SINGAPORE – Volatile, uncertain, complex and ambiguous – the acronym Vuca is a buzzword bandied about in management circles, but it aptly describes parenting during the pandemic too, say the experts in an upcoming event.
"The future we thought would happen is now our present. As a parent, it means that all the more we have to empower our children with the necessary mindset and tools to be able to remain adaptable in the face of such massive change," says Ms Sha-En Yeo, 39, an expert in positive psychology who runs a consultancy called Happiness Scientists.
"Instead of buckling down on fear, we can use the pandemic as a huge teaching and learning opportunity for our children," adds the mother of two children aged 11 and six.
She is one of six panellists who will be participating in an online fireside chat titled Parenting In A Vuca World on Saturday.
The event is organised by the Asia Institute of Mentoring, which aims to build a mentoring community across the region.
Ms Yeo and other panellists share some of the strategies that work for them.
1 PUT ON YOUR OXYGEN MASK FIRST
"Safety instructions on aeroplanes insist we put our own oxygen mask on first before assisting others. Likewise, as parents, if we are not physically, mentally and emotionally well, we will not be able to care for the well-being of our loved ones," says Ms Zerlina Sim, 47, a leadership and mindfulness coach who is director of Potential Project Singapore, a leadership, organisational development and research firm.
While some parents may feel they have to put on a brave face, the mother of three children aged 13 to 16 points out that "heightened anxiety and prolonged stress not only reduce mental effectiveness, but are also likely to cause mental health and emotional problems".

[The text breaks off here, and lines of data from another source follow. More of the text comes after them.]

File: src/hdl/audio_peak_rms_level_meter_unit_macros.svh
// assertion macros for the level meter unit
// no dependencies; included by files that carry concurrent assertions
`ifndef AUDIO_PEAK_RMS_LEVEL_METER_UNIT_MACROS_SVH
`define AUDIO_PEAK_RMS_LEVEL_METER_UNIT_MACROS_SVH
`ifndef ASSERT_OFF
// plain property, disabled while reset is low
`define APLM_ASSERT(lbl, clk, rst_n, prop, msg) \
    lbl: assert property (@(posedge clk) disable iff (!rst_n) (prop)) else $error(msg);
// same-cycle implication, disabled while reset is low
`define APLM_ASSERT_IMPL(lbl, clk, rst_n, ante, cons, msg) \
    lbl: assert property (@(posedge clk) disable iff (!rst_n) (ante) |-> (cons)) else $error(msg);
`else
`define APLM_ASSERT(lbl, clk, rst_n, prop, msg)
`define APLM_ASSERT_IMPL(lbl, clk, rst_n, ante, cons, msg)
`endif
`endif

File: src/hdl/aplm_pkg.sv
// shared types and constants for the level meter unit
// no dependencies
package aplm_pkg;

    localparam int SUM_BITS = 64;
    localparam int ALU_BITS = SUM_BITS + 1;
    localparam int THR_BITS = 23;
    localparam int CMP_BITS = 33;
    localparam int ITER_BITS = 6;

    localparam logic [THR_BITS-1:0] THR_RESET = 23'd84;

    localparam logic [1:0] CMD_ACCUM  = 2'd0;
    localparam logic [1:0] CMD_REPORT = 2'd1;
    localparam logic [1:0] CMD_CLEAR  = 2'd2;

    localparam logic [1:0] VERDICT_SIGNAL  = 2'd0;
    localparam logic [1:0] VERDICT_INVALID = 2'd1;
    localparam logic [1:0] VERDICT_SILENT  = 2'd2;

    typedef struct packed {
        logic                ge;
        logic [ALU_BITS-1:0] diff;
    } t_alu_res;

endpackage

File: src/hdl/aplm_cmpsub.sv
// shared compare-and-subtract unit, used by the divide and square root steps
// depends on aplm_pkg
module aplm_cmpsub
    import aplm_pkg::*;
(
    input  logic [ALU_BITS-1:0] i_a,
    input  logic [ALU_BITS-1:0] i_b,
    output t_alu_res            o_res
);

    logic [ALU_BITS:0] w_diff;

    // borrow out of the extended subtract gives a < b
    assign w_diff     = {1'b0, i_a} - {1'b0, i_b};
    assign o_res.ge   = ~w_diff[ALU_BITS];
    assign o_res.diff = w_diff[ALU_BITS-1:0];

endmodule

File: src/hdl/audio_peak_rms_level_meter_unit.sv
// channel   | handshake               | payload
// ----------+-------------------------+------------------------------------------------
// input     | i_in_valid / o_in_ready | i_cmd i_sample i_sample_invalid i_frame_start
//           |                         | i_frame_silent
// result    | o_out_valid/i_out_ready | o_peak_level o_rms_level o_frames_seen
//           |                         | o_silent_frames_seen o_invalid_samples_seen o_verdict
// config    | i_cfg_we                | i_cfg_wdata
//
// accumulate steps through capture, multiply and add; clear and unused commands finish in capture
// report runs 64 restoring divide steps and 32 square root steps, both on the
// one compare-subtract unit, plus capture and result load; just capture and load with no valid sample
// the result register frees the input side; a report waits only if the previous one is held
// synchronous active-low reset zeroes the accumulators and sets the threshold to 84
// top level of the level meter; depends on aplm_pkg, aplm_cmpsub and the macro header
`include "audio_peak_rms_level_meter_unit_macros.svh"
module audio_peak_rms_level_meter_unit
    import aplm_pkg::*;
#(
    parameter int SAMPLE_BITS = 24,
    parameter int COUNT_BITS  = 40
) (
    input  logic                   i_clk,
    input  logic                   i_rst_n,
    input  logic                   i_cfg_we,
    input  logic [THR_BITS-1:0]    i_cfg_wdata,
    input  logic                   i_in_valid,
    output logic                   o_in_ready,
    input  logic [1:0]             i_cmd,
    input  logic signed [SAMPLE_BITS-1:0] i_sample,
    input  logic                   i_sample_invalid,
    input  logic                   i_frame_start,
    input  logic                   i_frame_silent,
    output logic                   o_out_valid,
    input  logic                   i_out_ready,
    output logic [SAMPLE_BITS-1:0] o_peak_level,
    output logic [SAMPLE_BITS-1:0] o_rms_level,
    output logic [COUNT_BITS-1:0]  o_frames_seen,
    output logic [COUNT_BITS-1:0]  o_silent_frames_seen,
    output logic [COUNT_BITS-1:0]  o_invalid_samples_seen,
    output logic [1:0]             o_verdict
);

    localparam logic [SUM_BITS-1:0] RMS_FULL = SUM_BITS'(1) << (SAMPLE_BITS - 1);
    localparam logic [SUM_BITS-1:0] BIT_TOP  = SUM_BITS'(1) << (SUM_BITS - 2);

    typedef enum logic [2:0] {
        S_IDLE, S_MUL, S_ADD, S_DIV, S_SQRT, S_DONE
    } t_state;

    function automatic logic [COUNT_BITS-1:0] sat_inc(input logic [COUNT_BITS-1:0] v);
        return (&v) ? v : v + COUNT_BITS'(1);
    endfunction

    t_state                  r_state, n_state;
    logic [THR_BITS-1:0]     r_thr, n_thr;
    logic [SAMPLE_BITS-1:0]  r_peak, n_peak;
    logic [SUM_BITS-1:0]     r_sum, n_sum;
    logic [COUNT_BITS-1:0]   r_valid_cnt, n_valid_cnt;
    logic [COUNT_BITS-1:0]   r_inv_cnt, n_inv_cnt;
    logic [COUNT_BITS-1:0]   r_frame_cnt, n_frame_cnt;
    logic [COUNT_BITS-1:0]   r_silent_cnt, n_silent_cnt;
    logic [SAMPLE_BITS-1:0]  r_mag, n_mag;
    logic                    r_inv, n_inv;
    logic                    r_fstart, n_fstart;
    logic                    r_fsilent, n_fsilent;
    logic [SUM_BITS-1:0]     r_sq, n_sq;
    logic [ALU_BITS-1:0]     r_rem, n_rem;
    logic [SUM_BITS-1:0]     r_quo, n_quo;
    logic [SUM_BITS-1:0]     r_root, n_root;
    logic [SUM_BITS-1:0]     r_bit, n_bit;
    logic [ITER_BITS-1:0]    r_iter, n_iter;
    logic                    r_out_valid, n_out_valid;
    logic [SAMPLE_BITS-1:0]  r_o_peak, n_o_peak;
    logic [SAMPLE_BITS-1:0]  r_o_rms, n_o_rms;
    logic [COUNT_BITS-1:0]   r_o_frames, n_o_frames;
    logic [COUNT_BITS-1:0]   r_o_silent, n_o_silent;
    logic [COUNT_BITS-1:0]   r_o_inv, n_o_inv;
    logic [1:0]              r_o_verdict, n_o_verdict;

    logic [SAMPLE_BITS-1:0]   w_in_mag;
    logic [2*SAMPLE_BITS-1:0] w_prod;
    logic [SUM_BITS:0]        w_sum_ext;
    logic [ALU_BITS-1:0]      w_div_shift;
    logic [ALU_BITS-1:0]      w_divisor;
    logic [ALU_BITS-1:0]      w_alu_a, w_alu_b;
    t_alu_res                 w_alu;
    logic                     w_below_thr;

    // magnitude of the most negative code still fits unsigned in the sample width
    assign w_in_mag    = i_sample[SAMPLE_BITS-1] ? (~i_sample + SAMPLE_BITS'(1)) : i_sample;
    assign w_prod      = r_mag * r_mag;
    assign w_sum_ext   = {1'b0, r_sum} + {1'b0, r_sq};
    assign w_div_shift = {r_rem[ALU_BITS-2:0], r_quo[SUM_BITS-1]};
    assign w_divisor   = ALU_BITS'(r_valid_cnt);
    assign w_below_thr = CMP_BITS'(r_peak) < CMP_BITS'(r_thr);

    always_comb begin
        if (r_state == S_SQRT) begin
            w_alu_a = {1'b0, r_quo};
            w_alu_b = {1'b0, r_root | r_bit};
        end else begin
            w_alu_a = w_div_shift;
            w_alu_b = w_divisor;
        end
    end

    aplm_cmpsub u_cmpsub (
        .i_a   (w_alu_a),
        .i_b   (w_alu_b),
        .o_res (w_alu)
    );

    always_comb begin
        n_state      = r_state;
        n_thr        = r_thr;
        n_peak       = r_peak;
        n_sum        = r_sum;
        n_valid_cnt  = r_valid_cnt;
        n_inv_cnt    = r_inv_cnt;
        n_frame_cnt  = r_frame_cnt;
        n_silent_cnt = r_silent_cnt;
        n_mag        = r_mag;
        n_inv        = r_inv;
        n_fstart     = r_fstart;
        n_fsilent    = r_fsilent;
        n_sq         = r_sq;
        n_rem        = r_rem;
        n_quo        = r_quo;
        n_root       = r_root;
        n_bit        = r_bit;
        n_iter       = r_iter;
        n_out_valid  = r_out_valid & ~i_out_ready;
        n_o_peak     = r_o_peak;
        n_o_rms      = r_o_rms;
        n_o_frames   = r_o_frames;
        n_o_silent   = r_o_silent;
        n_o_inv      = r_o_inv;
        n_o_verdict  = r_o_verdict;

        if (i_cfg_we) begin
            n_thr = i_cfg_wdata;
        end

        unique case (r_state)
            S_IDLE: begin
                if (i_in_valid) begin
                    unique case (i_cmd)
                        CMD_ACCUM: begin
                            n_mag     = w_in_mag;
                            n_inv     = i_sample_invalid;
                            n_fstart  = i_frame_start;
                            n_fsilent = i_frame_silent;
                            n_state   = S_MUL;
                        end
                        CMD_REPORT: begin
                            if (r_valid_cnt == '0) begin
                                n_root  = '0;
                                n_state = S_DONE;
                            end else begin
                                n_rem   = '0;
                                n_quo   = r_sum;
                                n_iter  = ITER_BITS'(SUM_BITS - 1);
                                n_state = S_DIV;
                            end
                        end
                        CMD_CLEAR: begin
                            n_peak       = '0;
                            n_sum        = '0;
                            n_valid_cnt  = '0;
                            n_inv_cnt    = '0;
                            n_frame_cnt  = '0;
                            n_silent_cnt = '0;
                        end
                        default: ;
                    endcase
                end
            end
            S_MUL: begin
                n_sq    = SUM_BITS'(w_prod);
                n_state = S_ADD;
            end
            S_ADD: begin
                if (r_fstart) begin
                    n_frame_cnt = sat_inc(r_frame_cnt);
                    if (r_fsilent) begin
                        n_silent_cnt = sat_inc(r_silent_cnt);
                    end
                end
                if (r_inv) begin
                    n_inv_cnt = sat_inc(r_inv_cnt);
                end else begin
                    if (r_mag > r_peak) begin
                        n_peak = r_mag;
                    end
                    n_sum       = w_sum_ext[SUM_BITS] ? '1 : w_sum_ext[SUM_BITS-1:0];
                    n_valid_cnt = sat_inc(r_valid_cnt);
                end
                n_state = S_IDLE;
            end
            S_DIV: begin
                // restoring divide, one quotient bit a cycle
                n_rem  = w_alu.ge ? w_alu.diff : w_div_shift;
                n_quo  = {r_quo[SUM_BITS-2:0], w_alu.ge};
                n_iter = r_iter - ITER_BITS'(1);
                if (r_iter == '0) begin
                    n_root  = '0;
                    n_bit   = BIT_TOP;
                    n_iter  = ITER_BITS'(SUM_BITS / 2 - 1);
                    n_state = S_SQRT;
                end
            end
            S_SQRT: begin
                // root and bit never overlap, so or stands in for the add
                if (w_alu.ge) begin
                    n_quo  = w_alu.diff[SUM_BITS-1:0];
                    n_root = (r_root >> 1) | r_bit;
                end else begin
                    n_root = r_root >> 1;
                end
                n_bit  = r_bit >> 2;
                n_iter = r_iter - ITER_BITS'(1);
                if (r_iter == '0) begin
                    n_state = S_DONE;
                end
            end
            S_DONE: begin
                if (!r_out_valid || i_out_ready) begin
                    n_out_valid = 1'b1;
                    n_o_peak    = r_peak;
                    n_o_rms     = (r_root > RMS_FULL) ? RMS_FULL[SAMPLE_BITS-1:0]
                                                      : r_root[SAMPLE_BITS-1:0];
                    n_o_frames  = r_frame_cnt;
                    n_o_silent  = r_silent_cnt;
                    n_o_inv     = r_inv_cnt;
                    if (r_inv_cnt != '0) begin
                        n_o_verdict = VERDICT_INVALID;
                    end else if (r_frame_cnt == '0 || w_below_thr) begin
                        n_o_verdict = VERDICT_SILENT;
                    end else begin
                        n_o_verdict = VERDICT_SIGNAL;
                    end
                    n_state = S_IDLE;
                end
            end
            default: n_state = S_IDLE;
        endcase
    end

    always_ff @(posedge i_clk) begin
        if (!i_rst_n) begin
            r_state      <= S_IDLE;
            r_thr        <= THR_RESET;
            r_peak       <= '0;
            r_sum        <= '0;
            r_valid_cnt  <= '0;
            r_inv_cnt    <= '0;
            r_frame_cnt  <= '0;
            r_silent_cnt <= '0;
            r_out_valid  <= 1'b0;
        end else begin
            r_state      <= n_state;
            r_thr        <= n_thr;
            r_peak       <= n_peak;
            r_sum        <= n_sum;
            r_valid_cnt  <= n_valid_cnt;
            r_inv_cnt    <= n_inv_cnt;
            r_frame_cnt  <= n_frame_cnt;
            r_silent_cnt <= n_silent_cnt;
            r_out_valid  <= n_out_valid;
        end
        r_mag       <= n_mag;
        r_inv       <= n_inv;
        r_fstart    <= n_fstart;
        r_fsilent   <= n_fsilent;
        r_sq        <= n_sq;
        r_rem       <= n_rem;
        r_quo       <= n_quo;
        r_root      <= n_root;
        r_bit       <= n_bit;
        r_iter      <= n_iter;
        r_o_peak    <= n_o_peak;
        r_o_rms     <= n_o_rms;
        r_o_frames  <= n_o_frames;
        r_o_silent  <= n_o_silent;
        r_o_inv     <= n_o_inv;
        r_o_verdict <= n_o_verdict;
    end

    assign o_in_ready             = (r_state == S_IDLE);
    assign o_out_valid            = r_out_valid;
    assign o_peak_level           = r_o_peak;
    assign o_rms_level            = r_o_rms;
    assign o_frames_seen          = r_o_frames;
    assign o_silent_frames_seen   = r_o_silent;
    assign o_invalid_samples_seen = r_o_inv;
    assign o_verdict              = r_o_verdict;

    `APLM_ASSERT_IMPL(a_rem_below_divisor, i_clk, i_rst_n, r_state == S_DIV, r_rem < w_divisor, "divide remainder not below divisor")
    `APLM_ASSERT_IMPL(a_root_bit_disjoint, i_clk, i_rst_n, r_state == S_SQRT, (r_root & r_bit) == '0, "square root partial overlaps bit")
    `APLM_ASSERT(a_peak_in_range, i_clk, i_rst_n, SUM_BITS'(r_peak) <= RMS_FULL, "peak above full scale")
    `APLM_ASSERT_IMPL(a_result_from_done, i_clk, i_rst_n, $rose(r_out_valid), $past(r_state) == S_DONE, "result raised outside result load")

endmodule
File: config.mk
export PLATFORM = sky130hd
export DESIGN_NAME = audio_peak_rms_level_meter_unit
export DESIGN_NICKNAME = d
export VERILOG_FILES = /design/src/hdl/aplm_pkg.sv /design/src/hdl/aplm_cmpsub.sv /design/src/hdl/audio_peak_rms_level_meter_unit.sv
export VERILOG_INCLUDE_DIRS = /design/src /design/src/hdl
export SDC_FILE = /design/constraint.sdc
export NUM_CORES = 2
export LEC_CHECK = 0
export BUFFER_PORTS_ARGS = -buffer_cell sky130_fd_sc_hd__buf_2
export CELL_PAD_IN_SITES_DETAIL_PLACEMENT = 0
export CELL_PAD_IN_SITES_GLOBAL_PLACEMENT = 1
export CORE_ASPECT_RATIO = 2
export CORE_MARGIN = 1
export CORE_UTILIZATION = 50
export DETAILED_ROUTE_END_ITERATION = 7
export MAX_ROUTING_LAYER = met4
export PLACE_DENSITY_LB_ADDON = 0.1
export SLEW_MARGIN = 10
export SYNTH_ARGS = -nofsm -noshare
export SYNTH_HDL_FRONTEND = slang
export SYNTH_SLANG_ARGS = --single-unit
File: constraint.sdc
create_clock -name i_clk -period 12.09 [get_ports i_clk]
set_clock_uncertainty 0.2 [all_clocks]
set_input_delay 0 -clock i_clk [delete_from_list [all_inputs] [get_ports i_clk]]
set_output_delay 0 -clock i_clk [all_outputs]
set_load 0.1 [all_outputs]
==> run metrics <==
Gate power share=61.2%; area leader, netlist=edfxtp_1; Synth Net Count=6517; P_int=7.98 mW; slowest CP cell=edfxtp_1; CP Capture Type=flip-flop; fmax=120 MHz; Row Count=172; insertion delay of the later-clocked pin in the worst-skew pair=0.69 ns; dominant synthesized flop cell=edfxtp_1; CTS tree=built; pre-CTS setup slack=3.79 ns; Root Buffer=clkbuf_16; die width=237 microns; Slew HR=15.4%; core area=110000 sq um; share of cells above drive strength 1=8.09%; IO Port Bufs=228; total track usage=30.2%; Seq pwr share=22.5%; initial antenna violation count=3; hold slack=0.118 ns; Yosys warning total=0; Clock Pin Slew Worst Setup and Hold Paths=0.07 ns; first-pass GRT wire length=251000 microns; Worst path max stage delay=0.83 ns; worst-path fanout max=14; Antenna Nets Post-Route=0; Post-CTS Setup Bufs=0; DIE AREA=112000 sq um; maximum VDD drop=0.443 mV; gr ovfl total=0; share of the synthesized area in the top cell type=25.7%; filler instances=9715; I/O Pins=229; worst hold path class=primary input to flip-flop; drt wl/cell=22.2 microns; Synth async-reset ratio=0%; final hold violations=0; slew at the pin closest to its max-slew limit=1.27 ns; cts repair resizes=0; Num CTS Buffers=71; vias per inst=5.76; Die Ht=472 microns; Initial DRC Count=2030; DR vias=42500; Arr. time, crit path=8.57 ns; clk sinks=748; GP Congestion=0.994; top cells by area, synth=edfxtp_1 26%, fa_1 16%, dfxtp_1 10%; Pre-antenna DRT Iters=5; Net Switching=6.73 mW; DRC viols=0; # setup viols final=0; post-route minimum period=8.36 ns; # hold bufs at CTS=142; WS Path Type=flip-flop to flip-flop; H-tree depth=3; Unique masters post-synth=97; fin util=56.2%; Cell Area, Synth=55200 sq um; largest net degree at the start of global routing=96; Final period util=69.1%; Synth Area per Inst=9.71 sq um; type of origin of the critical path=flip-flop; Seq/Total Area, Yosys=35.7%; vias in the first global route=44700; RSZ-0062 raised after global routing=no; fin cells=7379; clk buf depth=3; crit-path most repeated cell=inv_1; sw frac=45.7%; Max Cap Viol=0; P_leak=26.1 nW; Area Growth Syn to Fin=11.5%; Syn Inst Count=5687; critical path required time=12.30 ns; final net count=6755; pwr dens=239 nW/um^2; flops & latches, synth=748; drt total wl=164000 microns; Initial Util=50.4%; fin. max-slew vios=0; Post-Place Cells=7102; Clk pwr share=16.3%; status=completed; Final Worst Setup Slack=3.73 ns; DP HPWL=126000 microns; Post-synth EDFFs=473; setup TNS=0 ns
-- cells in the mapped netlist, types with 5 or more instances --
library cell  count
nor3b_1           9
edfxtp_1        473
inv_1           702
nor4_1           55
o31ai_1          52
o41ai_1           6
a31oi_1          31
nor4b_1           5
a21oi_1         239
nand2_1         648
nand3_1         151
o31ai_2          18
or4_1            13
xnor2_1         151
a21o_1          110
a21boi_0         11
and2_1          159
ha_1            339
nor2b_1          53
mux2i_1          68
nand2b_1         28
and3_1          124
nor2_1          271
dfxtp_1         275
a211o_1           6
or3_1            55
fa_1            434
a22o_1           19
nand3b_1          6
or2_2             8
clkbuf_1        232
xor2_1          153
buf_1             6
o211ai_1         19
o21ai_0         261
a311oi_1          5
nand4_1         153
o21bai_1         27
o21a_1           27
o21ai_1           9
a22oi_1          62
a211oi_1         20
buf_2            24
nor3_1           53
and4_1           22
-- stage by stage --
step           area, sq um  total power [mW]
2_1_floorplan        55200              9.74
3_3_place_gp         57700              12.3
3_5_place_dp         57700              12.4
4_1_cts              61600              14.9
5_1_grt              61600              15.8
6_report             61600              14.7
-- sequential cells by signal, indices dropped and copies added (netlist names), 6 cells and up --
name and flops:
r_sq 47, o_silent_frames_seen 40, r_quo 64, o_rms_level 24, o_frames_seen 40, r_root 63
r_rem 64, r_silent_cnt 40, o_invalid_samples_seen 40, r_mag 24, r_sum 64, r_peak 24
r_inv_cnt 40, r_valid_cnt 40, r_frame_cnt 40, r_thr 23, o_peak_level 24, r_bit 32
r_iter 6
-- cells in the final DEF (no fill, tap or decap), drive strengths merged, types with 10 or more instances in the layout --
cell         synthesis  final
inv                702    710
nor3b               10     10
buf                 35    291
fa                 434    434
o21ai              271    271
nor2               274    274
dlygate4sd3          0    142
and2               160    160
xor2               153    153
nor3                54     54
a21boi              14     14
edfxtp             473    473
nand2              648    648
dfxtp              275    275
a22o                19     19
nor2b               53     53
nand3              152    152
a21o               110    110
and4                22     22
nand2b              28     28
a21oi              239    239
o21a                28     28
a31oi               31     31
a211oi              22     22
nor4                57     57
a22oi               62     62
ha                 339    339
and3               124    124
xnor2              151    151
o21bai              27     27
o31ai               70     70
or3                 55     55
mux2i               68     68
nand4              153    153
clkbuf             233     90
clkinv               0     23
o211ai              19     19
or4                 14     14
-- area by class of cell --
class	instances	area (sq um)	area share (%)
multi-input combinational	3969	31900	51.9
sequential	748	19700	32.0
timing repair buffer	433	3040	4.93
inverter	702	2640	4.28
clock buffer	90	1910	3.10
tap	1392	1740	2.83
clock inverter	42	568	0.923
antenna	3	7.51	0.0122
-- worst max-delay path: cells and delay by family (launching register included) --
| family | cells | cell delay (ns) |
|---|---|---|
| xor gates and xnor gates | 1 | 0.13 |
| AOI/OAI and AO/OA | 5 | 1.33 |
| and+or+nand+nor | 3 | 0.72 |
| buffers and inverters | 9 | 0.84 |
| DFF | 1 | 0.83 |
| adders and majority gates | 8 | 4.02 |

She recommends that parents take a short pause during the day to check on their feelings in an honest rather than critical way and remind themselves that they are not alone in their struggles.
Even if they are pressed for time, five to 10 minutes a day practising mindfulness will help them cultivate a resilient mindset, she adds.
If they feel overwhelmed, they should not feel guilty about reaching out to friends, family or community helplines for support.
2 SHARE YOUR STRUGGLES, BUT LISTEN TO THEIRS TOO
Many parents feel lost and do not know how to talk about the pandemic with their kids, Ms Yeo notes.
"In times of change, being able to talk through and share how they feel is really important for children, or else they will come to all kinds of conclusions or be swayed by what they read on the Internet," she says.
Parents' fears could also become their children's fears as they internalise the actions and feelings of adults around them.
"How we respond to this situation is a model for how they would respond should challenges come their way," she adds.
When children share their struggles, Ms Sim suggests that parents use physical cues such as touching their lips to remind themselves not to interrupt or resting a finger under their ear to stay attentive.
"Try not to ignore, judge or dismiss what your child is expressing. Once we fully understand, only then can we help them find solutions," she says.
Parents should also be mindful that teenagers, in particular, "prefer to be understood, not judged, and supported rather than directed".